초록
액체이론(Significant Structure Theory)를 단원자 분자로부터 다원자 분자에 이르는 여러 액체혼합물에 적용하여 전 농도 범위에서 액체 혼합물의 활동도 계수를 계산했다. 단원자 분자계(Ar-Kr, Kr-Xe)와 이원자 분자계$(Ar-O_2,\;N_2-CO)$와 메탄-크립톤계의 액체혼합물의 활동도 계수는 ${\delta}E_s$ 수정 변수에 의해 좋은 결과를 얻었다. 아르곤-질소, 산소-질소, 그리고 메탄-프로판계에 대해서는 이 외에 ${\delta}$V, ${\delta}$n 수정 변수가 더 필요했다.

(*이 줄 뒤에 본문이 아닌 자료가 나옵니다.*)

<file path="src/rtl/pgs_pkg.sv">
package pgs_pkg;

  localparam int NRAIL = 5;
  localparam logic [2:0] LAST_RAIL = 3'h4;
  localparam int TMR_W = 26;
  localparam int DG_W = 17;

  // Clock and times, each in its own unit
  localparam int CLK_NS = 10;
  localparam int T_DEG_SLOW_MS = 1;
  localparam int T_DEG_FAST_US = 50;
  localparam int T_DEG_RISE_US = 10;
  localparam int T_BLANK_MS = 5;
  localparam int T_STROBE_MS = 2;
  localparam int T_HOLD_EXTRA_MS = 1;
  localparam int T_DLY_UNIT_MS = 1;

  // Least times, rounded up to whole cycles
  localparam int CYC_DEG_SLOW = (T_DEG_SLOW_MS * 1000000 + CLK_NS - 1) / CLK_NS;
  localparam int CYC_DEG_FAST = (T_DEG_FAST_US * 1000 + CLK_NS - 1) / CLK_NS;
  localparam int CYC_DEG_RISE = (T_DEG_RISE_US * 1000 + CLK_NS - 1) / CLK_NS;
  localparam int CYC_BLANK = (T_BLANK_MS * 1000000 + CLK_NS - 1) / CLK_NS;
  localparam int CYC_STROBE = (T_STROBE_MS * 1000000 + CLK_NS - 1) / CLK_NS;
  localparam int CYC_HOLD_EXTRA =
    (T_HOLD_EXTRA_MS * 1000000 + CLK_NS - 1) / CLK_NS;
  localparam int CYC_DLY_UNIT = (T_DLY_UNIT_MS * 1000000 + CLK_NS - 1) / CLK_NS;

  // Comparator thresholds in tenths of a percent of nominal
  localparam logic [10:0] UV_RELAXED = 11'h384;
  localparam logic [10:0] UV_TIGHT_BUCK12 = 11'h3C5;
  localparam logic [10:0] UV_TIGHT_OTHER = 11'h3BB;
  localparam logic [10:0] OV_TIGHT_BUCK12 = 11'h40B;
  localparam logic [10:0] OV_TIGHT_OTHER = 11'h415;

  // Register map
  localparam logic [7:0] REG_CTRL = 8'h00;
  localparam logic [7:0] REG_DELAY = 8'h04;
  localparam logic [7:0] REG_STATUS = 8'h08;
  localparam int CTRL_STRICT_BIT = 8;
  localparam int STAT_OK_BIT = 5;
  localparam int STAT_BK_BIT = 6;
  localparam int STAT_FAULT_BIT = 7;
  localparam int STAT_PIN_BIT = 8;
  localparam logic [7:0] RST_DELAY = 8'h0A;
  localparam logic OD_LEVEL = 1'h0;

  typedef enum logic [1:0] {
    PGS_OK_LOW = 2'b00,
    PGS_OK_WAIT = 2'b01,
    PGS_OK_HIGH = 2'b10
  } pgs_ok_t;

  typedef enum logic [2:0] {
    PGS_SEQ_IDLE = 3'b000,
    PGS_SEQ_WAIT = 3'b001,
    PGS_SEQ_HOLD = 3'b010,
    PGS_SEQ_EXTRA = 3'b011,
    PGS_SEQ_FIN = 3'b100
  } pgs_seq_t;

endpackage : pgs_pkg

</file>
<file path="src/rtl/pgs_deglitch.sv">
`timescale 1ns/1ns
`default_nettype none
module pgs_deglitch import pgs_pkg::*; (
  input wire logic ref_clk,
  input wire logic rst_n,
  input wire logic raw_bad,
  input wire logic [DG_W-1:0] set_cyc,
  input wire logic [DG_W-1:0] clr_cyc,
  output logic bad
);

  typedef struct packed {
    logic [DG_W-1:0] cnt;
    logic q;
  } pgs_dg_t;

  pgs_dg_t s;
  pgs_dg_t next_s;
  logic [DG_W-1:0] lim;

  // Output follows only after the input held steady for the whole window
  always_comb begin
    next_s = s;
    lim = raw_bad ? set_cyc : clr_cyc;
    if (raw_bad != s.q) begin
      if (s.cnt + DG_W'(1) >= lim) begin
        next_s.q = raw_bad;
        next_s.cnt = '0;
      end else begin
        next_s.cnt = s.cnt + DG_W'(1);
      end
    end else begin
      next_s.cnt = '0;
    end
  end

  always_ff @(posedge ref_clk or negedge rst_n) begin
    if (!rst_n) begin
      s <= '0;
    end else begin
      s <= next_s;
    end
  end

  assign bad = s.q;

endmodule : pgs_deglitch
`default_nettype wire

</file>
<file path="src/rtl/pgs_delay_timer.sv">
`timescale 1ns/1ns
`default_nettype none
module pgs_delay_timer import pgs_pkg::*; (
  input wire logic ref_clk,
  input wire logic rst_n,
  input wire logic start,
  input wire logic stop,
  input wire logic [TMR_W-1:0] limit,
  output logic done
);

  typedef struct packed {
    logic [TMR_W-1:0] cnt;
    logic run;
    logic done;
  } pgs_tmr_t;

  pgs_tmr_t s;
  pgs_tmr_t next_s;

  always_comb begin
    next_s = s;
    if (stop) begin
      next_s.run = 1'b0;
      next_s.done = 1'b0;
    end else if (start) begin
      next_s.cnt = limit;
      next_s.run = 1'b1;
      next_s.done = 1'b0;
    end else if (s.run) begin
      if (s.cnt <= TMR_W'(1)) begin
        next_s.run = 1'b0;
        next_s.done = 1'b1;
      end else begin
        next_s.cnt = s.cnt - TMR_W'(1);
      end
    end
  end

  always_ff @(posedge ref_clk or negedge rst_n) begin
    if (!rst_n) begin
      s <= '0;
    end else begin
      s <= next_s;
    end
  end

  assign done = s.done;

endmodule : pgs_delay_timer
`default_nettype wire

</file>
<file path="src/rtl/pgs_supervisor.sv">
// Our own choices: the placing of the registers and the strobed register port.
`timescale 1ns/1ns
`default_nettype none
// How it works
// - main ok released only when enabled rails good
// - relaxed mode: undervoltage only, 1 ms/10 us
// - tight mode undervoltage: 50 us fall, 10 us rise
// - tight mode adds overvoltage: 50 us/1 ms
// - main ok low after reset and with no rails
// - disabled rails are ignored entirely
// - 5 ms blanking after each rail enable
// - release delay after sequencer finishes
// - qualified fault drops ok at once, powers down
// - software disable of a rail other than the last does not drop ok
// - ok drops when last enabled rail disabled
// - any power-down trigger drops ok
// - ok held low while suspended
// - backup ok is push-pull, high when both good
// - backup ok is plain AND, registered one cycle
// - backup fault has no shutdown effect
// - backup rails recover with no software action
// - sequencer waits for late rail, then 1 ms
module pgs_supervisor import pgs_pkg::*; #(
  parameter int BLANK_CYC = CYC_BLANK,
  parameter int DEG_SLOW_CYC = CYC_DEG_SLOW,
  parameter int DEG_FAST_CYC = CYC_DEG_FAST,
  parameter int STROBE_CYC = CYC_STROBE,
  parameter int HOLD_EXTRA_CYC = CYC_HOLD_EXTRA,
  parameter int DLY_UNIT_CYC = CYC_DLY_UNIT
) (
  input wire logic ref_clk,
  input wire logic rst_n,
  input wire logic [7:0] reg_addr,
  input wire logic [31:0] reg_wdata,
  input wire logic reg_wr,
  input wire logic reg_rd,
  output logic [31:0] reg_rdata,
  input wire logic [NRAIL-1:0] rail_uv_low,
  input wire logic [NRAIL-1:0] rail_ov_high,
  input wire logic backup_a_good,
  input wire logic backup_b_good,
  input wire logic seq_start,
  input wire logic pd_trigger_in,
  input wire logic suspend,
  output logic [3:0] buck_rail_on,
  output logic linear_rail_on,
  output logic strict_window,
  input wire logic main_rails_ok_in,
  output logic main_rails_ok_out,
  output logic main_rails_ok_oe,
  output logic backup_rails_ok,
  output logic pd_request
);

  typedef struct packed {
    logic [NRAIL-1:0] rail_en;
    logic [NRAIL-1:0] en_q;
    logic strict;
    logic [7:0] ok_release_delay;
    logic fault_sticky;
    pgs_ok_t ok_st;
    pgs_seq_t seq_st;
    logic [2:0] seq_idx;
    logic tmr_go;
    logic [TMR_W-1:0] tmr_lim;
    logic rel_go;
    logic oe;
    logic bk_ok;
    logic pd_req;
    logic [31:0] rdata;
  } pgs_state_t;

  pgs_state_t s;
  pgs_state_t next_s;

  logic [NRAIL-1:0] blank_done;
  logic [NRAIL-1:0] uv_bad;
  logic [NRAIL-1:0] ov_bad;
  logic [NRAIL-1:0] monitored;
  logic [NRAIL-1:0] rail_bad;
  logic fault;
  logic seq_done;
  logic rel_done;
  logic [DG_W-1:0] uv_set_cyc;

  // Disabled rails are masked off before anything looks at them
  assign monitored = s.rail_en & blank_done;
  assign rail_bad = uv_bad | (ov_bad & {NRAIL{s.strict}});
  assign fault = |(monitored & rail_bad);
  assign uv_set_cyc = s.strict ? DG_W'(DEG_FAST_CYC)
                               : DG_W'(DEG_SLOW_CYC);

  genvar gi;
  generate
    for (gi = 0; gi < NRAIL; gi++) begin : g_rail
      pgs_delay_timer u_blank (
        .ref_clk(ref_clk),
        .rst_n(rst_n),
        .start(s.rail_en[gi] & ~s.en_q[gi]),
        .stop(~s.rail_en[gi]),
        .limit(TMR_W'(BLANK_CYC)),
        .done(blank_done[gi])
      );
      // Idle or blanked rail forgets its old verdict at once, so a
      // ramp or an earlier fault cannot trip it when blanking ends
      pgs_deglitch u_uv (
        .ref_clk(ref_clk),
        .rst_n(rst_n),
        .raw_bad(rail_uv_low[gi] & s.rail_en[gi] & blank_done[gi]),
        .set_cyc(uv_set_cyc),
        .clr_cyc(blank_done[gi] ? DG_W'(CYC_DEG_RISE) : DG_W'(1)),
        .bad(uv_bad[gi])
      );
      // Overvoltage is only looked at in the tight window
      pgs_deglitch u_ov (
        .ref_clk(ref_clk),
        .rst_n(rst_n),
        .raw_bad(rail_ov_high[gi] & s.rail_en[gi] & s.strict
          & blank_done[gi]),
        .set_cyc(DG_W'(DEG_FAST_CYC)),
        .clr_cyc(blank_done[gi] ? DG_W'(DEG_SLOW_CYC) : DG_W'(1)),
        .bad(ov_bad[gi])
      );
    end
  endgenerate

  pgs_delay_timer u_seq_tmr (
    .ref_clk(ref_clk),
    .rst_n(rst_n),
    .start(s.tmr_go),
    .stop(s.seq_st == PGS_SEQ_IDLE),
    .limit(s.tmr_lim),
    .done(seq_done)
  );

  pgs_delay_timer u_rel_tmr (
    .ref_clk(ref_clk),
    .rst_n(rst_n),
    .start(s.rel_go),
    .stop(s.ok_st != PGS_OK_WAIT),
    .limit(TMR_W'(s.ok_release_delay * DLY_UNIT_CYC)),
    .done(rel_done)
  );

  always_comb begin
    logic advance;
    logic drop;
    logic [2:0] nidx;
    next_s = s;
    advance = 1'b0;
    drop = 1'b0;
    nidx = s.seq_idx + 3'h1;
    next_s.tmr_go = 1'b0;
    next_s.rel_go = 1'b0;
    next_s.pd_req = 1'b0;
    next_s.rdata = '0;
    next_s.en_q = s.rail_en;

    // Register writes; enables are locked while the sequencer runs
    if (reg_wr) begin
      if (reg_addr == REG_CTRL) begin
        if (s.seq_st == PGS_SEQ_IDLE) begin
          next_s.rail_en = reg_wdata[NRAIL-1:0];
        end
        next_s.strict = reg_wdata[CTRL_STRICT_BIT];
      end else if (reg_addr == REG_DELAY) begin
        next_s.ok_release_delay = reg_wdata[7:0];
      end else if (reg_addr == REG_STATUS) begin
        if (reg_wdata[STAT_FAULT_BIT]) begin
          next_s.fault_sticky = 1'b0;
        end
      end
    end

    // Power-up sequencer, one rail per strobe in index order
    case (s.seq_st)
      PGS_SEQ_IDLE: begin
        if (seq_start && !suspend) begin
          next_s.seq_idx = 3'h0;
          next_s.rail_en[0] = 1'b1;
          next_s.tmr_go = 1'b1;
          next_s.tmr_lim = TMR_W'(STROBE_CYC);
          next_s.seq_st = PGS_SEQ_WAIT;
        end
      end
      PGS_SEQ_WAIT: begin
        if (!s.tmr_go && seq_done) begin
          if (!rail_uv_low[s.seq_idx]) begin
            advance = 1'b1;
          end else begin
            next_s.seq_st = PGS_SEQ_HOLD;
          end
        end
      end
      PGS_SEQ_HOLD: begin
        // Late rail: wait for it, then add a settling gap
        if (!rail_uv_low[s.seq_idx]) begin
          next_s.tmr_go = 1'b1;
          next_s.tmr_lim = TMR_W'(HOLD_EXTRA_CYC);
          next_s.seq_st = PGS_SEQ_EXTRA;
        end
      end
      PGS_SEQ_EXTRA: begin
        if (!s.tmr_go && seq_done) begin
          advance = 1'b1;
        end
      end
      PGS_SEQ_FIN: begin
        next_s.seq_st = PGS_SEQ_IDLE;
      end
      default: begin
        next_s.seq_st = PGS_SEQ_IDLE;
      end
    endcase

    if (advance) begin
      if (s.seq_idx == LAST_RAIL) begin
        next_s.seq_st = PGS_SEQ_FIN;
      end else begin
        next_s.seq_idx = nidx;
        next_s.rail_en[nidx] = 1'b1;
        next_s.tmr_go = 1'b1;
        next_s.tmr_lim = TMR_W'(STROBE_CYC);
        next_s.seq_st = PGS_SEQ_WAIT;
      end
    end

    // A qualified fault shuts every main rail down and asks for power-down
    if (fault) begin
      next_s.rail_en = '0;
      next_s.pd_req = 1'b1;
      next_s.fault_sticky = 1'b1;
      next_s.seq_st = PGS_SEQ_IDLE;
    end

    // Looks at the enables after this cycle's write, so the last
    // disable drops the output in the same edge
    drop = fault || pd_trigger_in || suspend
      || (next_s.rail_en == '0);

    if (drop) begin
      next_s.ok_st = PGS_OK_LOW;
    end else begin
      case (s.ok_st)
        PGS_OK_LOW: begin
          if (s.seq_st == PGS_SEQ_FIN) begin
            next_s.ok_st = PGS_OK_WAIT;
            next_s.rel_go = 1'b1;
          end
        end
        PGS_OK_WAIT: begin
          if (!s.rel_go && rel_done) begin
            next_s.ok_st = PGS_OK_HIGH;
          end
        end
        PGS_OK_HIGH: begin
          next_s.ok_st = PGS_OK_HIGH;
        end
        default: begin
          next_s.ok_st = PGS_OK_LOW;
        end
      endcase
    end
    next_s.oe = (next_s.ok_st != PGS_OK_HIGH);

    // Backup rails only report; no path into shutdown or main ok
    next_s.bk_ok = backup_a_good & backup_b_good;

    if (reg_rd) begin
      if (reg_addr == REG_CTRL) begin
        next_s.rdata[NRAIL-1:0] = s.rail_en;
        next_s.rdata[CTRL_STRICT_BIT] = s.strict;
      end else if (reg_addr == REG_DELAY) begin
        next_s.rdata[7:0] = s.ok_release_delay;
      end else if (reg_addr == REG_STATUS) begin
        next_s.rdata[NRAIL-1:0] = monitored & ~rail_bad;
        next_s.rdata[STAT_OK_BIT] = (s.ok_st == PGS_OK_HIGH);
        next_s.rdata[STAT_BK_BIT] = s.bk_ok;
        next_s.rdata[STAT_FAULT_BIT] = s.fault_sticky;
        next_s.rdata[STAT_PIN_BIT] = main_rails_ok_in;
      end
    end
    if (fault) begin
      next_s.fault_sticky = 1'b1;
    end
  end

  always_ff @(posedge ref_clk or negedge rst_n) begin
    if (!rst_n) begin
      s <= '0;
      s.ok_release_delay <= RST_DELAY;
      s.ok_st <= PGS_OK_LOW;
      s.seq_st <= PGS_SEQ_IDLE;
      s.oe <= 1'b1;
    end else begin
      s <= next_s;
    end
  end

  assign reg_rdata = s.rdata;
  assign buck_rail_on = s.rail_en[3:0];
  assign linear_rail_on = s.rail_en[4];
  assign strict_window = s.strict;
  assign main_rails_ok_out = OD_LEVEL;
  assign main_rails_ok_oe = s.oe;
  assign backup_rails_ok = s.bk_ok;
  assign pd_request = s.pd_req;

endmodule : pgs_supervisor
`default_nettype wire

</file>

Significant structure theory was applied to some liquid mixture systems ranging from simple monatomic molecule systems to polyatomic molecule systems, and the activity coefficients ${\gamma}$ of the liquid mixture systems were calculated over whole mole fractions using the following thermodynamic relation $RTln_{{\gamma}i} = (\frac{{\partial A}^E}{{\partial N}_i})_{T,V,N_i} $ where $A^E$ represents the excess Helmholtz free energy, and $N_i$ is the number of molecules of component i. The activity coefficients of the solutions such as monatomic molecule systems (Ar-Kr, Kr-Xe) and diatomic molecule systems $(Ar-O_2,\;N_2-CO)$ and $CH_4-Kr$ systems whose components have similar shapes for intermolecular potential curves were calculated successfully only with the ${\delta}E_s$, correction parameter for energy $E_s$, for mixture systems. For other systems such as $Ar-N_2,\;O_2-N_2\;and\;CH_4-C_3H_8$ whose components have dissimilar intermolecular potential curve shapes an additional correction parameters ${\delta}$V and even one more parameter ${\delta}$n were necessary [see Eqs.(10)∼(12)].